(LISTED RECORDS)

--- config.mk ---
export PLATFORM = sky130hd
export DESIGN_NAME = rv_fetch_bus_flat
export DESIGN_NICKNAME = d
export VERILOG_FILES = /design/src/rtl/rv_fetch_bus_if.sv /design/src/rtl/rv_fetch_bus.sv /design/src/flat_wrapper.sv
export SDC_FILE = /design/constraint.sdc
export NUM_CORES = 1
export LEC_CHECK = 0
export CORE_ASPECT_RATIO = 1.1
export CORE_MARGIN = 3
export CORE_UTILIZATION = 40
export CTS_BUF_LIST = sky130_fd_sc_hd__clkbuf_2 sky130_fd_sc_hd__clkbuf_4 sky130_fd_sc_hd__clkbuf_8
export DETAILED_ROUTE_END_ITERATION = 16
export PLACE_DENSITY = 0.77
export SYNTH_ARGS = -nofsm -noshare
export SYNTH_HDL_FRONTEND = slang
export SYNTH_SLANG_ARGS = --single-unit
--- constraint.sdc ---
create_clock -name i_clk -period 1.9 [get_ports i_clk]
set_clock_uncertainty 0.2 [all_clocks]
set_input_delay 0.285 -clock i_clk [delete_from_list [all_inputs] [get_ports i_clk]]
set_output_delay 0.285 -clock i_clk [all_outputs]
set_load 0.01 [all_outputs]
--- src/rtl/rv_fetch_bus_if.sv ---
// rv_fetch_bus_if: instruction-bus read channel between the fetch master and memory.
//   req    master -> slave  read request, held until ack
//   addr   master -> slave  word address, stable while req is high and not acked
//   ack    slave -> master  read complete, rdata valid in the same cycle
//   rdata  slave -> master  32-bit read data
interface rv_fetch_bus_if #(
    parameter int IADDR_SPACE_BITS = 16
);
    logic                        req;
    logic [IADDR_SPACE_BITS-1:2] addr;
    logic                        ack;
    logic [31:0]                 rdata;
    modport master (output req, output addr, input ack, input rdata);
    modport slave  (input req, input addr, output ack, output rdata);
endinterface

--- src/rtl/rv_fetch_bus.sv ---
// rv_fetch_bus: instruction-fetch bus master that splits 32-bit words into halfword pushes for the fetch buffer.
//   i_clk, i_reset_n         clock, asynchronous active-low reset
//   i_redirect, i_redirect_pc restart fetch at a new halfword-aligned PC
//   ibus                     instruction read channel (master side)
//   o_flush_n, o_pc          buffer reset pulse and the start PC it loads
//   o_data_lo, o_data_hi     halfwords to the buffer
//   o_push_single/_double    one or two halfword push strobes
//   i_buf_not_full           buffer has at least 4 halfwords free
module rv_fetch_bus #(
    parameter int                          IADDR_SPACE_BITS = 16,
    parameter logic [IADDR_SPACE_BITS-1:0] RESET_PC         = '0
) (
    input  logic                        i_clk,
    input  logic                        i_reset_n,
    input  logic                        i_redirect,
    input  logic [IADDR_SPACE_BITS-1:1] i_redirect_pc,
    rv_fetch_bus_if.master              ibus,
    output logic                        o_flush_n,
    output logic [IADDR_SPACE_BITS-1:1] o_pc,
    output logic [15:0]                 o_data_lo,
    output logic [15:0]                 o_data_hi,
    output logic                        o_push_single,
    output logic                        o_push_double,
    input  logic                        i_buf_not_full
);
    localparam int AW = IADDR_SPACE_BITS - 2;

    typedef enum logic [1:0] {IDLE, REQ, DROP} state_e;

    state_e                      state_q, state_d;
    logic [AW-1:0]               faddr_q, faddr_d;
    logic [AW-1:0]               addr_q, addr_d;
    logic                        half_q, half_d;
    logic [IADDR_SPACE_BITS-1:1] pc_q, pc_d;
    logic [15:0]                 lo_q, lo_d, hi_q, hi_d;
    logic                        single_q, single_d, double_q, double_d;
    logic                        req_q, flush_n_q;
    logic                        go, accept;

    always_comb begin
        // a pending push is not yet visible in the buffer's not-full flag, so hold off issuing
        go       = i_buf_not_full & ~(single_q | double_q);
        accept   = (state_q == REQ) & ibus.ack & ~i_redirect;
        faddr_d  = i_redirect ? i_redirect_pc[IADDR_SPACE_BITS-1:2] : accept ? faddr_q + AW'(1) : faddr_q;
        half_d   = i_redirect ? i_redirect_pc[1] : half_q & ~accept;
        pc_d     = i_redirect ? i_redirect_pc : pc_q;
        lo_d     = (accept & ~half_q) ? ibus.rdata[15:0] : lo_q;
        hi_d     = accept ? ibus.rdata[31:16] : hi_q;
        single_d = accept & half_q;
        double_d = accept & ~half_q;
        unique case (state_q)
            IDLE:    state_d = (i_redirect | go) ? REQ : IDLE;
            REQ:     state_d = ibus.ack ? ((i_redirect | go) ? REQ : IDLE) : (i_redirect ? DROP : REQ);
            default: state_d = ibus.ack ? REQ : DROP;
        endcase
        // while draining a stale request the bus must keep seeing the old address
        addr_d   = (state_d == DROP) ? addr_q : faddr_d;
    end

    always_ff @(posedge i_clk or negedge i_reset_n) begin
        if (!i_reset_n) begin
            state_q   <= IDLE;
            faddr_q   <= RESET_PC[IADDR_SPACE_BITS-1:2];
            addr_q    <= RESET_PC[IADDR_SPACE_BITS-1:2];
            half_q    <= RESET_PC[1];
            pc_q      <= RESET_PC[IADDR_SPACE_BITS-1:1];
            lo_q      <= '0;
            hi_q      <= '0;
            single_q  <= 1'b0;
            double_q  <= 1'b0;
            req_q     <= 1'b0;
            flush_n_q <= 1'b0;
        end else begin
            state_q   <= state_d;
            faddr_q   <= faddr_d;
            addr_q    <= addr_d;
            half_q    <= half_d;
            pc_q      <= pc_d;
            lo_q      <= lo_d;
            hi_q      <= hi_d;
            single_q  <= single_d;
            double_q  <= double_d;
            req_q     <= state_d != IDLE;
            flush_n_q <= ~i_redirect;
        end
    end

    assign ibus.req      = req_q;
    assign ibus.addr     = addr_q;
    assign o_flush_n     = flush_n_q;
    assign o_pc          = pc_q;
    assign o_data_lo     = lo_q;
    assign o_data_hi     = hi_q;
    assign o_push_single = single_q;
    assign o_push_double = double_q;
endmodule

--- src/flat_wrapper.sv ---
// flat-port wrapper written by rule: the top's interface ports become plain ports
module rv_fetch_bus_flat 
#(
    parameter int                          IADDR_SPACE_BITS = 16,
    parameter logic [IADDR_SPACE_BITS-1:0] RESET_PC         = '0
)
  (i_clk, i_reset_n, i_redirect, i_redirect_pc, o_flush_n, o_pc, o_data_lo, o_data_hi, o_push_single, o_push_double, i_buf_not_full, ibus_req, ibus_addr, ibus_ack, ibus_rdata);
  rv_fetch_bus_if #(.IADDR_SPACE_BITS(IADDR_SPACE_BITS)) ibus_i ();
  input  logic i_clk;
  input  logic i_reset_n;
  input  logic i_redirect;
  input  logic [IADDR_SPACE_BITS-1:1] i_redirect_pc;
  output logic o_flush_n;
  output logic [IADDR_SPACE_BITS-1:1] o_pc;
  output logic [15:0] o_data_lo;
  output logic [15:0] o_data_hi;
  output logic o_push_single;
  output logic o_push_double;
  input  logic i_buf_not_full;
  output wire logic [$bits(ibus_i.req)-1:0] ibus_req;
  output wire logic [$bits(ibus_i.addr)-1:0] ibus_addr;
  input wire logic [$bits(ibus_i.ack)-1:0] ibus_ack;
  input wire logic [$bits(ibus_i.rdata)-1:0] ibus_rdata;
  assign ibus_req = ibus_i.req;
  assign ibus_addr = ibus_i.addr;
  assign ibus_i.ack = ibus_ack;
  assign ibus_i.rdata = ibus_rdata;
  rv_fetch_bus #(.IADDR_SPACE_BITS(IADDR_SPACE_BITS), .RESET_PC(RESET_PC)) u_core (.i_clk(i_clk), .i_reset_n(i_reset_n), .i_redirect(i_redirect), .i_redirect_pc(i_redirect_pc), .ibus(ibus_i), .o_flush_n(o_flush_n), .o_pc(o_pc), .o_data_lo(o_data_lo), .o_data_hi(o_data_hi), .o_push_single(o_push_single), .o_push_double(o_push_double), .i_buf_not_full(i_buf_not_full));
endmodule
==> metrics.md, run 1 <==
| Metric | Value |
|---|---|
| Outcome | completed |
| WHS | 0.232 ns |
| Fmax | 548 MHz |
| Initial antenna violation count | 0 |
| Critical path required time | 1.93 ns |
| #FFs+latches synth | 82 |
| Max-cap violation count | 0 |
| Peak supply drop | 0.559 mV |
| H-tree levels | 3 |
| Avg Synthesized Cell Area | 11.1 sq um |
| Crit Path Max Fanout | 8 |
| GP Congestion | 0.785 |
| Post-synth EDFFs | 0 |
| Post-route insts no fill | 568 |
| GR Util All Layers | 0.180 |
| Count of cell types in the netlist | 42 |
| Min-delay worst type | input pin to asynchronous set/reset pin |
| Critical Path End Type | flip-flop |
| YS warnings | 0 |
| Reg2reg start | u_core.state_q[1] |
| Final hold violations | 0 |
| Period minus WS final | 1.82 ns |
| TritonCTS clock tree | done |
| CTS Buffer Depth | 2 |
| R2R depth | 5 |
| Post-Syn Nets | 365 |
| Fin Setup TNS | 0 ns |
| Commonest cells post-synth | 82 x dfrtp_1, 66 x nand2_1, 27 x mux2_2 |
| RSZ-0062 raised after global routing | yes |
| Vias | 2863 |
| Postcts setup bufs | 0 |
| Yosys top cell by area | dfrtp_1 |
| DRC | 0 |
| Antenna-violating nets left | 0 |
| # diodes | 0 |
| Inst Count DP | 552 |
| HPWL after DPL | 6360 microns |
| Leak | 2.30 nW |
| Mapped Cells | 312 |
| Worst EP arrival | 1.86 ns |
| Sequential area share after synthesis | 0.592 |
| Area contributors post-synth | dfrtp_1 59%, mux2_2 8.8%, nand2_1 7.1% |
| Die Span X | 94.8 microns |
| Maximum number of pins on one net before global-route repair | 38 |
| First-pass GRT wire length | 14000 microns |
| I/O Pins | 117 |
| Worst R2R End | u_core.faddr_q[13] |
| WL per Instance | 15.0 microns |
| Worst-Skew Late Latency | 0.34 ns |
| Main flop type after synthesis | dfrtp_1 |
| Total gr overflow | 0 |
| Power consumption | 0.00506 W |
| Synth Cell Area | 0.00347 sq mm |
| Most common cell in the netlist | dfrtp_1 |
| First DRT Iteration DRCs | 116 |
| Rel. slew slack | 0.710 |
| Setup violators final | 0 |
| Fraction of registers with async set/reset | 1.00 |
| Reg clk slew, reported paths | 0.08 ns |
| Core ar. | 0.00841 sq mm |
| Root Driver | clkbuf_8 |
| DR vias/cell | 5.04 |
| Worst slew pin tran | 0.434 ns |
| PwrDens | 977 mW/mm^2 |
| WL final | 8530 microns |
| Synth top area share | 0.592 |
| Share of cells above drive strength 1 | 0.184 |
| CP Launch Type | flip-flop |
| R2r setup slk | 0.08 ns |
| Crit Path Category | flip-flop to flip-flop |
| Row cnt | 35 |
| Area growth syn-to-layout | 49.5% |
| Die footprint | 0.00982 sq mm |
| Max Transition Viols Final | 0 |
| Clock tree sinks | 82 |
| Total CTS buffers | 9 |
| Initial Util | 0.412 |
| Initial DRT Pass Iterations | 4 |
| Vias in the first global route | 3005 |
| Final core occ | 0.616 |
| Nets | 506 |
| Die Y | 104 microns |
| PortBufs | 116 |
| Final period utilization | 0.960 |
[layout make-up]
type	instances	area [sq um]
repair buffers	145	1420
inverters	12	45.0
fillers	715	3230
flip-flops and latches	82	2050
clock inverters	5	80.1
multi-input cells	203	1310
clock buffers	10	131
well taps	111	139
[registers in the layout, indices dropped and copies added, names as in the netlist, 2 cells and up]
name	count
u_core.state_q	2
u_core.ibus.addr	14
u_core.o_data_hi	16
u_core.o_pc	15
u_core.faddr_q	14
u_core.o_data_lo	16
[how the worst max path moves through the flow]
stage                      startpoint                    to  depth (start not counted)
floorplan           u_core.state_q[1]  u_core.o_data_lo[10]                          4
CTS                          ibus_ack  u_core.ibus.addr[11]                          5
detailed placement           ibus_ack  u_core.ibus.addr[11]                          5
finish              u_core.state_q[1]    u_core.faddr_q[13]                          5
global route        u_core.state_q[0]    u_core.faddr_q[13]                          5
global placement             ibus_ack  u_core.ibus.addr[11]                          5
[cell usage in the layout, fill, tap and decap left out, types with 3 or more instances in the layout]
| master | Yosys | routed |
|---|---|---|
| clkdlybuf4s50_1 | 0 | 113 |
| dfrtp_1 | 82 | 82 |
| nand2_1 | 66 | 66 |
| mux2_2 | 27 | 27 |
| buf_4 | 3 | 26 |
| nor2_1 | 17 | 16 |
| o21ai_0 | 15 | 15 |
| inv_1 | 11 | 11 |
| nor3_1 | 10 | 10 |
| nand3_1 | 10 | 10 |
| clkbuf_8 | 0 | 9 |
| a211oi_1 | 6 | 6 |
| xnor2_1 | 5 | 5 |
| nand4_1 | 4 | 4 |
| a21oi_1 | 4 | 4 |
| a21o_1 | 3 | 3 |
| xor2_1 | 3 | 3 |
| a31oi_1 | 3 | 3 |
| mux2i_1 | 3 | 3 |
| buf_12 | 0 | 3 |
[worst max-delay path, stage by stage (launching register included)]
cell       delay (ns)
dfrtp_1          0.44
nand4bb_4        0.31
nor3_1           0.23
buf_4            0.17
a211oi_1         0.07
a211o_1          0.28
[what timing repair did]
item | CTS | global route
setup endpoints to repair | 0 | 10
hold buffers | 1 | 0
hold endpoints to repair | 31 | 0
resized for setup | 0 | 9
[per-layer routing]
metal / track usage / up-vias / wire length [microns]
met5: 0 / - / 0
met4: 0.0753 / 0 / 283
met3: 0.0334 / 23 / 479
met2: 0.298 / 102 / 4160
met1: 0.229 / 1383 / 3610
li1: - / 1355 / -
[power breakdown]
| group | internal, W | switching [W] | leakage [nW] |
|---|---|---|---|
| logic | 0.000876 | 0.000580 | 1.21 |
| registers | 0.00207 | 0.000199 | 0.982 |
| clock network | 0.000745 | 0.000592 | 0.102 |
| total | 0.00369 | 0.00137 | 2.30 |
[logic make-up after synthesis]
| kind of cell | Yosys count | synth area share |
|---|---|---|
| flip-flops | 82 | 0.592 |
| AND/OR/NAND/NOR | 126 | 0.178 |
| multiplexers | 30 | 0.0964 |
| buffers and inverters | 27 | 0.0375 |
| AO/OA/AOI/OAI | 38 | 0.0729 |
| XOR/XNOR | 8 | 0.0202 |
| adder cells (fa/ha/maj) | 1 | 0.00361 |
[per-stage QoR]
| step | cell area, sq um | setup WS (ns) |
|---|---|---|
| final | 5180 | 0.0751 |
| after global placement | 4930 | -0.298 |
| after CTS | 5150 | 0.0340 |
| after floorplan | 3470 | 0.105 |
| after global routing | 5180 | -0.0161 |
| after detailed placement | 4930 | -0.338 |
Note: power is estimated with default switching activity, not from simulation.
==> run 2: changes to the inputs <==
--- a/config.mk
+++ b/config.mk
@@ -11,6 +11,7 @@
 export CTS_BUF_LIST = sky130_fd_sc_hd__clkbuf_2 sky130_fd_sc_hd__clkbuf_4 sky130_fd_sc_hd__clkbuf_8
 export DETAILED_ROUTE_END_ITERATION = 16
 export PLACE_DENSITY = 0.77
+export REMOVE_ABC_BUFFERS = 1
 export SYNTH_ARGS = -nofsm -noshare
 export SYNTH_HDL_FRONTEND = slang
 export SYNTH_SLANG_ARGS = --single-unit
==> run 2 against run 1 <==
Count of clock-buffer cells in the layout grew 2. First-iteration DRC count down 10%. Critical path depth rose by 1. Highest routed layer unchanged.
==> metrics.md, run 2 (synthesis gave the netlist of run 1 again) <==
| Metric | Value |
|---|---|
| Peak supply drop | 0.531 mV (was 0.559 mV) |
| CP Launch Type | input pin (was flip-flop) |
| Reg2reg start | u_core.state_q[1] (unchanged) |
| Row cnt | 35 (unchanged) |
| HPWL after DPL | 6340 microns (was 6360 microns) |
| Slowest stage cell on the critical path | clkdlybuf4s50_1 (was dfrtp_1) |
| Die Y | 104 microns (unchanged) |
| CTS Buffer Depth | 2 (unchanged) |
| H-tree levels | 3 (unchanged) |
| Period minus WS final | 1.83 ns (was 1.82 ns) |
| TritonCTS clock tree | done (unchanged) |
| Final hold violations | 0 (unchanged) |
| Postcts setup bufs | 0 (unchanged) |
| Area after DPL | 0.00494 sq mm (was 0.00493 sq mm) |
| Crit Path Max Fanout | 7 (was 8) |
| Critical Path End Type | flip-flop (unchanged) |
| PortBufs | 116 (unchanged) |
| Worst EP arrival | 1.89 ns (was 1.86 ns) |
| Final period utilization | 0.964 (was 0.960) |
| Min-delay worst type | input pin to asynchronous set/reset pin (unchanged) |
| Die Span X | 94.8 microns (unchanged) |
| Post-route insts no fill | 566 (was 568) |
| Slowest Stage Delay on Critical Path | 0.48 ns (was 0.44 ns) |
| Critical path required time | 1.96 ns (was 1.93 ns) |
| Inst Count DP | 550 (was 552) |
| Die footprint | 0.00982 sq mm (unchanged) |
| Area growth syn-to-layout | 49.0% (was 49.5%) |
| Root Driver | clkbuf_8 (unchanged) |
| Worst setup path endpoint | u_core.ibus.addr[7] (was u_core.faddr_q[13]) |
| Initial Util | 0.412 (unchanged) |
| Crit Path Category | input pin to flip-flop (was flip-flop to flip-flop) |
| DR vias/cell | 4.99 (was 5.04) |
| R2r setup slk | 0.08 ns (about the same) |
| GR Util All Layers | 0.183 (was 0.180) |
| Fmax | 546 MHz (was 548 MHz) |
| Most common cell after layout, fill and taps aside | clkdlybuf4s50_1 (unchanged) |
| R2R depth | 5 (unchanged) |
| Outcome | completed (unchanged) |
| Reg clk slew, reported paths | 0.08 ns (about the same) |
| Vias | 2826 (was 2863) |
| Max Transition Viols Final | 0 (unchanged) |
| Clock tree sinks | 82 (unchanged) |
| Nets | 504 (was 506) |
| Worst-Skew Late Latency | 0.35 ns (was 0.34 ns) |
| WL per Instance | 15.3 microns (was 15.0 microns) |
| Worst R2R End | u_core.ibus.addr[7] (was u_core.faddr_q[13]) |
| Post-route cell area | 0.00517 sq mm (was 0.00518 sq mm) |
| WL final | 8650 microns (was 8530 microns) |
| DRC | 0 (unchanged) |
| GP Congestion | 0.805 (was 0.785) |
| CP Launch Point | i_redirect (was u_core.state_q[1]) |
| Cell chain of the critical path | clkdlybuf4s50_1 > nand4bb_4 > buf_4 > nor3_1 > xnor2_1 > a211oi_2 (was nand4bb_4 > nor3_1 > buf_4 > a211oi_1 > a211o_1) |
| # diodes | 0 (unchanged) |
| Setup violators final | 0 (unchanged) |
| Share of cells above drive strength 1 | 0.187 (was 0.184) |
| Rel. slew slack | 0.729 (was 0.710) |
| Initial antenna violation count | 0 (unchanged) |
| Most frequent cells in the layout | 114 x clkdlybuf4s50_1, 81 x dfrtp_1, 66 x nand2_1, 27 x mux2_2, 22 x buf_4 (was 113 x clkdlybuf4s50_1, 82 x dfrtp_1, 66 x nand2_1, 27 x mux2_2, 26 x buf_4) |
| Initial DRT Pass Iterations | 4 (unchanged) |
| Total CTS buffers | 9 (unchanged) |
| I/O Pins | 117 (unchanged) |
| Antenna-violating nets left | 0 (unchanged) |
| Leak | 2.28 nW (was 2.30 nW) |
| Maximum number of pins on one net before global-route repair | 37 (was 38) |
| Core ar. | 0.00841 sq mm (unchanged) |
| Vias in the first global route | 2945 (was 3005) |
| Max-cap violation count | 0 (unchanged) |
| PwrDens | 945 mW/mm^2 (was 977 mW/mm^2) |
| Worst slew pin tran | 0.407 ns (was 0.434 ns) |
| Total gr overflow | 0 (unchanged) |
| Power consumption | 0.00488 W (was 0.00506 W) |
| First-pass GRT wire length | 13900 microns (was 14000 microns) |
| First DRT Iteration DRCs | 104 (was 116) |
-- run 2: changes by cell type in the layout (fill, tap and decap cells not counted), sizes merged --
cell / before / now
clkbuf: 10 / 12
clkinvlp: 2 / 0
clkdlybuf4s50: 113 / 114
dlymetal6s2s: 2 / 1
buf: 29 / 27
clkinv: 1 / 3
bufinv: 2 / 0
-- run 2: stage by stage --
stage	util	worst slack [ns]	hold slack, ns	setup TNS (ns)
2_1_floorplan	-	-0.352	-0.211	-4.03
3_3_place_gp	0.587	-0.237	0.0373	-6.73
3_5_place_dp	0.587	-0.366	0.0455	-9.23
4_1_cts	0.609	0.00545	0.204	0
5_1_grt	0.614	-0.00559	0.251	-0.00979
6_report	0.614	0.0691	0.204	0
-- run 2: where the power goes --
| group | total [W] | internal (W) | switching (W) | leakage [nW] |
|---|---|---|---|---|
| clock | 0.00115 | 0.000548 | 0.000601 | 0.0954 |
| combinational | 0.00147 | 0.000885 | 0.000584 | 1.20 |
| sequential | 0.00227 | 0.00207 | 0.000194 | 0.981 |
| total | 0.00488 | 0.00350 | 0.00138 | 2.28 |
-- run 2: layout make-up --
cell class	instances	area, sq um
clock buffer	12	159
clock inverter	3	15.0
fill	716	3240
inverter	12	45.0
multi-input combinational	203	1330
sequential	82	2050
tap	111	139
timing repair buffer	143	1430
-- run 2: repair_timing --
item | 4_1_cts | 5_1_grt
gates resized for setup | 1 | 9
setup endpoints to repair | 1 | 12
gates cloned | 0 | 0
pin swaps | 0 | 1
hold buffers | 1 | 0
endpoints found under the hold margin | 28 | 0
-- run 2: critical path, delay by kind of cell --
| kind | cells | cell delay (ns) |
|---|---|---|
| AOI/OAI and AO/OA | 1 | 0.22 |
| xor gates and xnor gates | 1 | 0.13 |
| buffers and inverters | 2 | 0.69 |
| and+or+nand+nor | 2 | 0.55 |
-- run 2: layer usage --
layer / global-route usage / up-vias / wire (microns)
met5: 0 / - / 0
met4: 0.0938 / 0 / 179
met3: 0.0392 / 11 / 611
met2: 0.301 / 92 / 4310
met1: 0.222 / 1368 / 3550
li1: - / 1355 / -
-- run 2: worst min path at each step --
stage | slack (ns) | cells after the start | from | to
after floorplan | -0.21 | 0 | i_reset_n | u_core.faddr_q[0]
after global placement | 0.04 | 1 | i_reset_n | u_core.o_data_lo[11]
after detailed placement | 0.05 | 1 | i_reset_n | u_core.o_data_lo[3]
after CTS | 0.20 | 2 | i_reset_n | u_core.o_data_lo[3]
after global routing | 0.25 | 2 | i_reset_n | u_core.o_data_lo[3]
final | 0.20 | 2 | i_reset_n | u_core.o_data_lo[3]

(End LISTED RECORDS)

Copy only the entries from the first line to the line with "set_load 0.01 [all_outputs]", each exactly as it appears.

THE ANSWER:
--- config.mk ---
export PLATFORM = sky130hd
export DESIGN_NAME = rv_fetch_bus_flat
export DESIGN_NICKNAME = d
export VERILOG_FILES = /design/src/rtl/rv_fetch_bus_if.sv /design/src/rtl/rv_fetch_bus.sv /design/src/flat_wrapper.sv
export SDC_FILE = /design/constraint.sdc
export NUM_CORES = 1
export LEC_CHECK = 0
export CORE_ASPECT_RATIO = 1.1
export CORE_MARGIN = 3
export CORE_UTILIZATION = 40
export CTS_BUF_LIST = sky130_fd_sc_hd__clkbuf_2 sky130_fd_sc_hd__clkbuf_4 sky130_fd_sc_hd__clkbuf_8
export DETAILED_ROUTE_END_ITERATION = 16
export PLACE_DENSITY = 0.77
export SYNTH_ARGS = -nofsm -noshare
export SYNTH_HDL_FRONTEND = slang
export SYNTH_SLANG_ARGS = --single-unit
--- constraint.sdc ---
create_clock -name i_clk -period 1.9 [get_ports i_clk]
set_clock_uncertainty 0.2 [all_clocks]
set_input_delay 0.285 -clock i_clk [delete_from_list [all_inputs] [get_ports i_clk]]
set_output_delay 0.285 -clock i_clk [all_outputs]
set_load 0.01 [all_outputs]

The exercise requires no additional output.